At first we focused heavily on passive tracking, thinking the less effort required by the user, the better. This is true to some extent—passive tracking works really well for things like exercise, sleep, and even productivity in some ways. But there are some things that can’t be tracked this way, and they can be really important in helping users understand their own behaviour. Early on we added mood tracking, which is a manual process of selecting a rating on a scale each day, and optionally adding a note. We were surprised to find mood tracking was one of our most popular features, and users wanted more ways to track the data their devices couldn’t track for them. We since added custom tags, which let users track boolean data by tagging things like “coffee”, “guitar”, “worked from home”, or “headache”.

In April this year we launched full manual tracking, which is even more flexible: users can now create any numeric attribute they want and track it manually in our mobile apps. This is perfect for data that custom tags don’t quite suit, like tracking the amount of a medication you took, time spent in meetings, how many coffees you drank, or rating your stress or energy levels on a scale.

11) Exist - The number of connected services it can use is so impressive. Were there any unexpected challenges with supporting so many?

Building a business on the back of other services has been really tricky. Integrations have come and gone because companies have died (e.g. Jawbone), or they’ve shut down or restricted their APIs (e.g. Instagram, Facebook). The quality of API support, documentation, and stability really differs between services too, so the same data in Exist can be more or less problematic depending on where we sync it from.

Our best defense against this has been to spread the load, so we’re not putting all our eggs in one basket. With integrations like Facebook or Instagram, we can’t really replace those if we lose access to their APIs, but for activity and sleep we support Fitbit, Garmin, Oura, HealthKit, Withings, Misfit, and Google Fit, so losing one of those integrations is less painful for our users.

12) What’s been the hardest part of being an indie dev? What the most fun part of being an indie dev?

The hardest part is the responsibility, for sure. We gain flexibility and control and ownership by working for ourselves, but we lose the ability to go on holiday and not think about our business, or to pass the buck when we don’t want to make a decision.

The most fun part is definitely being able to build whatever we want. We have to balance how we spend our time, of course, and make sure we’re paying the bills, but within reason we have the freedom to follow our instincts and work on what’s interesting to us. It’s so motivating to work on projects that

13) Is there anything else you’d like to tell the indie dev community about you?

We’ve always run our business transparently, and we’ve found this works really well for us. Rather than pretending to be a big company, we’re honest about just being two indie devs from Melbourne, and our customers respond really well to our openness.

We publish our income and user numbers, and we have public roadmaps for all our products.

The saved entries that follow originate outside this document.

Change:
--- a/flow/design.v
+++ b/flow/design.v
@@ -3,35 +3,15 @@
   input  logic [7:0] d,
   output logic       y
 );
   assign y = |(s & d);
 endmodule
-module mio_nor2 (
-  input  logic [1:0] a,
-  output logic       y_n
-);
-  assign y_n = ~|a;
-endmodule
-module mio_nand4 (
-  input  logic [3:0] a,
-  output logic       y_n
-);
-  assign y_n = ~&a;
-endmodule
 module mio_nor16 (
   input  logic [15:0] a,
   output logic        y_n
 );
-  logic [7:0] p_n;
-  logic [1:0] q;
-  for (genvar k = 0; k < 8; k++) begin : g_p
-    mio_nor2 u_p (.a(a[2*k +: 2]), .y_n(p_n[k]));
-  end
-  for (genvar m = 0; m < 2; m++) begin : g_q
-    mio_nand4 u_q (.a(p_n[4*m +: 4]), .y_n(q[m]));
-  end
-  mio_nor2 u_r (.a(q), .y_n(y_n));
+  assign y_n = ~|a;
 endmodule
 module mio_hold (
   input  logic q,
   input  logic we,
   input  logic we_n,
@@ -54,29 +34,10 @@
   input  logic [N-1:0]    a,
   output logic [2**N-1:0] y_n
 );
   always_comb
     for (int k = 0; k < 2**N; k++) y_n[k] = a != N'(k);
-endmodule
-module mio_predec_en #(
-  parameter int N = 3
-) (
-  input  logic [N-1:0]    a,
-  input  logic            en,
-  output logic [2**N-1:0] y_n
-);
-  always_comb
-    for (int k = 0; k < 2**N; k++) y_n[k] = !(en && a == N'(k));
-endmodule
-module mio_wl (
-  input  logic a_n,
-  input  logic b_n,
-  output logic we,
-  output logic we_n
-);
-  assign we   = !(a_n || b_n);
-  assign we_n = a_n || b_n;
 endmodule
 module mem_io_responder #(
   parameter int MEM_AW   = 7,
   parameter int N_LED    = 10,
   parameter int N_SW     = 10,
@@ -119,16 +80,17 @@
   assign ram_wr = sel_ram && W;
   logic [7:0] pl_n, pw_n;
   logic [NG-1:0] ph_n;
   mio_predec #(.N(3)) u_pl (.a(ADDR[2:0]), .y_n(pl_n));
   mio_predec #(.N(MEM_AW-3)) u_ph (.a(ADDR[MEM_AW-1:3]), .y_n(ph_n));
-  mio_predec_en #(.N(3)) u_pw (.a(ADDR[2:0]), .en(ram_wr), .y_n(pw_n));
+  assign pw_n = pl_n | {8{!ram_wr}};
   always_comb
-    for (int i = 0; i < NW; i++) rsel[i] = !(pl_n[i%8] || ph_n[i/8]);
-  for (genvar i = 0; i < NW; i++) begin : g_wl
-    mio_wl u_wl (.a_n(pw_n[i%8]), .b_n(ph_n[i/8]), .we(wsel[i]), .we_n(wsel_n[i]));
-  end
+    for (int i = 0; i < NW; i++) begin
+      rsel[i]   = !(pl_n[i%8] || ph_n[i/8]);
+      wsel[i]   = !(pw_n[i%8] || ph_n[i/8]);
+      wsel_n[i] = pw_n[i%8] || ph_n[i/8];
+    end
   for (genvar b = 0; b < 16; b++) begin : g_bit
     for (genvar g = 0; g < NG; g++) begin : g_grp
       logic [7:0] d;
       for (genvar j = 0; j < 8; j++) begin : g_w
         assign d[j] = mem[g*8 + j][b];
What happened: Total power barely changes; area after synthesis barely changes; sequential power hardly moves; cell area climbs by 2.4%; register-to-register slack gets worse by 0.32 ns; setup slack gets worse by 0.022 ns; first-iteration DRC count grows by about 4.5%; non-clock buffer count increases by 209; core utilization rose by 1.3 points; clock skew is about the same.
From an optimization exercise on the open Yosys and OpenROAD flow, aimed at small area, a short achievable clock period and few clock cycles; shortcuts taken in it are not production practice.
In this exercise RTL edits were held to simulation tests only and were not proved equivalent to the original.
Power and IR drop assume default switching activity.

===== design.v =====
`default_nettype none
package core_pkg;
    typedef enum logic [6:0] {
        OPC_OP     = 7'b0110011,
        OPC_OP_IMM = 7'b0010011,
        OPC_LOAD   = 7'b0000011,
        OPC_STORE  = 7'b0100011,
        OPC_BRANCH = 7'b1100011,
        OPC_JAL    = 7'b1101111
    } opcode_e;
    typedef enum logic [2:0] {ALU_ADD, ALU_SUB, ALU_AND, ALU_OR, ALU_XOR, ALU_SLT} alu_op_e;
    typedef enum logic [1:0] {BR_NONE, BR_BEQ, BR_BNE, BR_JUMP} br_op_e;
    typedef enum logic [1:0] {WB_ALU, WB_MEM, WB_PC4} wb_sel_e;
    typedef struct packed {
        logic    reg_we;
        logic    mem_read;
        logic    mem_write;
        logic    b_is_imm;
        alu_op_e alu_op;
        br_op_e  br_op;
        wb_sel_e wb_sel;
    } ctrl_t;
    typedef struct packed {
        logic                    we;
        logic [5-1:0] rd;
        logic [64-1:0]   data;
    } bypass_t;
    typedef struct packed {
        logic                  taken;
        logic [64-1:0] target;
    } redirect_t;
endpackage
`default_nettype wire
`timescale 1ns/1ps
`default_nettype none
module rf_read (
    input  logic [31*64-1:0] r,
    input  logic [4:0]       rs,
    output logic [63:0]      v
);
    logic [63:0] w [32];
    always_comb begin
        w[0] = 64'd0;
        for (int i = 1; i < 32; i++) w[i] = r[(i-1)*64 +: 64];
    end
    assign v = w[rs];
endmodule
`default_nettype wire
`timescale 1ns/1ps
`default_nettype none
module pfx_add #(parameter int W = 64) (
    input  logic [W-1:0] a,
    input  logic [W-1:0] b,
    input  logic         cin,
    output logic [W-1:0] s,
    output logic         cout
);
    localparam int L = (W > 32) ? 6 : (W > 16) ? 5 : (W > 8) ? 4 : (W > 4) ? 3 : (W > 2) ? 2 : 1;
    logic [W-1:0] g [L+1];
    logic [W-1:0] p [L+1];
    logic [W-1:0] hp;
    logic [W:0]   c;
    assign hp = a ^ b;
    always_comb begin
        g[0] = a & b;
        p[0] = hp;
        g[0][0] = (a[0] & b[0]) | (hp[0] & cin);
        p[0][0] = 1'b0;
        for (int l = 0; l < L; l++) begin
            for (int i = 0; i < W; i++) begin
                if ((i >> l) & 1) begin
                    g[l+1][i] = g[l][i] | (p[l][i] & g[l][((i >> l) << l) - 1]);
                    p[l+1][i] = p[l][i] & p[l][((i >> l) << l) - 1];
                end else begin
                    g[l+1][i] = g[l][i];
                    p[l+1][i] = p[l][i];
                end
            end
        end
        c[0] = cin;
        for (int i = 0; i < W; i++) c[i+1] = g[L][i];
    end
    assign s    = hp ^ c[W-1:0];
    assign cout = c[W];
endmodule
module pfx_mask #(parameter int W = 64, parameter bit DEC = 1'b0) (
    input  logic [W-1:0] x,
    output logic [W-1:0] m
);
    localparam int L = (W > 32) ? 6 : (W > 16) ? 5 : (W > 8) ? 4 : (W > 4) ? 3 : (W > 2) ? 2 : 1;
    logic [W-1:0] t [L+1];
    always_comb begin
        t[0] = DEC ? ~x : x;
        for (int l = 0; l < L; l++) begin
            for (int i = 0; i < W; i++) begin
                if ((i >> l) & 1) t[l+1][i] = t[l][i] & t[l][((i >> l) << l) - 1];
                else              t[l+1][i] = t[l][i];
            end
        end
        m[0] = 1'b1;
        for (int i = 1; i < W; i++) m[i] = t[L][i-1];
    end
endmodule
What follows belongs to an exercise in optimizing a design on an open flow for small area, a short achievable clock period and few clock cycles; a production flow would make more cautious choices. RTL that was checked went through simulation tests only; none was proved equivalent to the original. Only the layout flow was run in runs 1 and 2; the RTL was not checked for function there. Power is estimated from default activity; no workload was simulated.

==> flow/design.v <==
package wb_pkg;
    typedef struct packed {
        logic                    cyc;
        logic                    stb;
        logic                    we;
        logic [32-1:0] adr;
        logic [32-1:0] dat;
    } wb_m2s_t;
    typedef struct packed {
        logic                    ack;
        logic [32-1:0] dat;
    } wb_s2m_t;
    typedef struct packed {
        logic                    valid;
        logic                    write;
        logic [32-1:0] addr;
        logic [32-1:0] data;
    } mem_req_t;
    typedef struct packed {
        logic                    done;
        logic [32-1:0] data;
    } mem_rsp_t;
endpackage
package sssp_pkg;
    typedef struct packed {
        logic [32-1:0]                next_addr;
        logic [32-1:0]                vertex_addr;
        logic [32-1:0]                vertex_count;
        logic [32-1:0]                edge_addr;
        logic [32-1:0]                edge_count;
        logic [32-1:0]                update_addr;
        logic [32-1:0]                status_addr;
        logic [32-16-1:0] rsvd;
        logic [16-1:0]               level;
    } desc_t;
    typedef struct packed {
        logic [7:0]               rsvd_hi;
        logic [8-1:0] src;
        logic [7:0]               rsvd_lo;
        logic [8-1:0] dst;
    } edge_t;
    typedef struct packed {
        logic [16-1:0]                              level;
        logic [32-16-8-1:0] rsvd;
        logic [8-1:0]                              dst;
    } update_t;
    typedef struct packed {
        logic done;
        logic busy;
    } csr_status_t;
    typedef enum logic [2:0] {
        ST_IDLE,
        ST_READ_DESC,
        ST_CONFIG,
        ST_READ_VERTEX,
        ST_PROCESS_EDGE,
        ST_WRITE_STATUS,
        ST_FINISH
    } seq_state_t;
endpackage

Here’s the one for Exist, for example. In the past we also recorded a podcast about the ups and downs of being indie devs.

I definitely recommend being as transparent as you’re comfortable with, especially as an indie. It can be scary at first, but it’s become a really strong element of our business that our customers know who we are and they know they’re dealing with us directly when they contact support.

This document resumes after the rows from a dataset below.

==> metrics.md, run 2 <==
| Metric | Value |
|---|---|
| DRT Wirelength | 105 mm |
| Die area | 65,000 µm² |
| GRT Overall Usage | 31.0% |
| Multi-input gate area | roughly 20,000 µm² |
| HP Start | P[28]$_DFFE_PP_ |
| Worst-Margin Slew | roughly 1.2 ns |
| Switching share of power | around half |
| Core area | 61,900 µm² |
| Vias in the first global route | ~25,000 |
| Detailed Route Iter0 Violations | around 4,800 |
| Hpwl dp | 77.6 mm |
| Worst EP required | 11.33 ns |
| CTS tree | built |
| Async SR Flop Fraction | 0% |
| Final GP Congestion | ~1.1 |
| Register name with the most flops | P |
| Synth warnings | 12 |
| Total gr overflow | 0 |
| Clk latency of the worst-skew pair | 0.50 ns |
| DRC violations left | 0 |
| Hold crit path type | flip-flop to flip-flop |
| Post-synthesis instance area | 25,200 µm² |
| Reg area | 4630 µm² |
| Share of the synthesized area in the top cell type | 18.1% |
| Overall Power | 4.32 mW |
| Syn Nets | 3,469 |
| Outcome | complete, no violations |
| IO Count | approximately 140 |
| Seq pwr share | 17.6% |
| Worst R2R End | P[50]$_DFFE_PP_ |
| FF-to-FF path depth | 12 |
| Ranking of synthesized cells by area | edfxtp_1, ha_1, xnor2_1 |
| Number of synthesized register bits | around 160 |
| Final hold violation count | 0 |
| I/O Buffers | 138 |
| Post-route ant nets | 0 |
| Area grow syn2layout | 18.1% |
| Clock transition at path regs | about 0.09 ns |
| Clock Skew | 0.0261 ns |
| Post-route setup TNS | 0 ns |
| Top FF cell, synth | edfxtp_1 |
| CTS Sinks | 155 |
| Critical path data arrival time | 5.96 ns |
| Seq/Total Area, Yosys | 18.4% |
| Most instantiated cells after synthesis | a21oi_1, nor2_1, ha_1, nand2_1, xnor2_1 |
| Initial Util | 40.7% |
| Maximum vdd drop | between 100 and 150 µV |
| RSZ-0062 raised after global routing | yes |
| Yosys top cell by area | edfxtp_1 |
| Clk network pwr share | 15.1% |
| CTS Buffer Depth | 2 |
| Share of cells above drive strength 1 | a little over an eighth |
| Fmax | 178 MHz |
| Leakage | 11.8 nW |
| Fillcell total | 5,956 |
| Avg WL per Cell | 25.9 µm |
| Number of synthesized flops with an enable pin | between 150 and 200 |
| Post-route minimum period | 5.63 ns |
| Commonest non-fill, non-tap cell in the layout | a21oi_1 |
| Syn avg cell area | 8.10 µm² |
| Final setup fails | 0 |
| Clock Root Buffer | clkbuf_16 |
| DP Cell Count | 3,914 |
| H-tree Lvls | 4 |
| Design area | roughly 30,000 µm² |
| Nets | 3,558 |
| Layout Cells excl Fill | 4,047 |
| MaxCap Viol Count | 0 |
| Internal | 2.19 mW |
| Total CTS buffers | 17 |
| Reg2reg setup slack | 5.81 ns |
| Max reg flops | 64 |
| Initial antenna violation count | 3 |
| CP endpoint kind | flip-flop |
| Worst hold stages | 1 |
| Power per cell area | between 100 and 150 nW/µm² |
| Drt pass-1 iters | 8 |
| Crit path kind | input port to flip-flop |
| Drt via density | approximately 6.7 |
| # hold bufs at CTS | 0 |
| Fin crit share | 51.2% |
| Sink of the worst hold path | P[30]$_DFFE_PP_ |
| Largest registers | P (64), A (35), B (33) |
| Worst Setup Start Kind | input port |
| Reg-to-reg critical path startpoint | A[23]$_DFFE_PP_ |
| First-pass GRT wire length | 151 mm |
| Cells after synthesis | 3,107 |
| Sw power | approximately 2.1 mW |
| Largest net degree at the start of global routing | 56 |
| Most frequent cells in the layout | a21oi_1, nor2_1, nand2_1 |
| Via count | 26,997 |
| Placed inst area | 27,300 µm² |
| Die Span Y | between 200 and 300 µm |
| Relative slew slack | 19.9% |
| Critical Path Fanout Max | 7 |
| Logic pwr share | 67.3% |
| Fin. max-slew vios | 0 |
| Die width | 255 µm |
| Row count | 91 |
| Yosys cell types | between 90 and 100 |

14) Do you have any other indie devs that readers should follow / lookout for?

I have to give a shout-out to Zach and Jelly, both iOS dev pals of mine from Australia. Marie is a Melbourne local who tweets about what it’s like to run her business day-to-day. Rusty is also an Aussie dev (of Pocket Casts fame) whose balanced opinions are a breath of fresh air in the tech world these days. Beau is also a great person to follow for balanced and interesting discussions. Lastly, props to Gwendal, the dev behind GRDB, which is one of my favourite iOS open-source libraries ever.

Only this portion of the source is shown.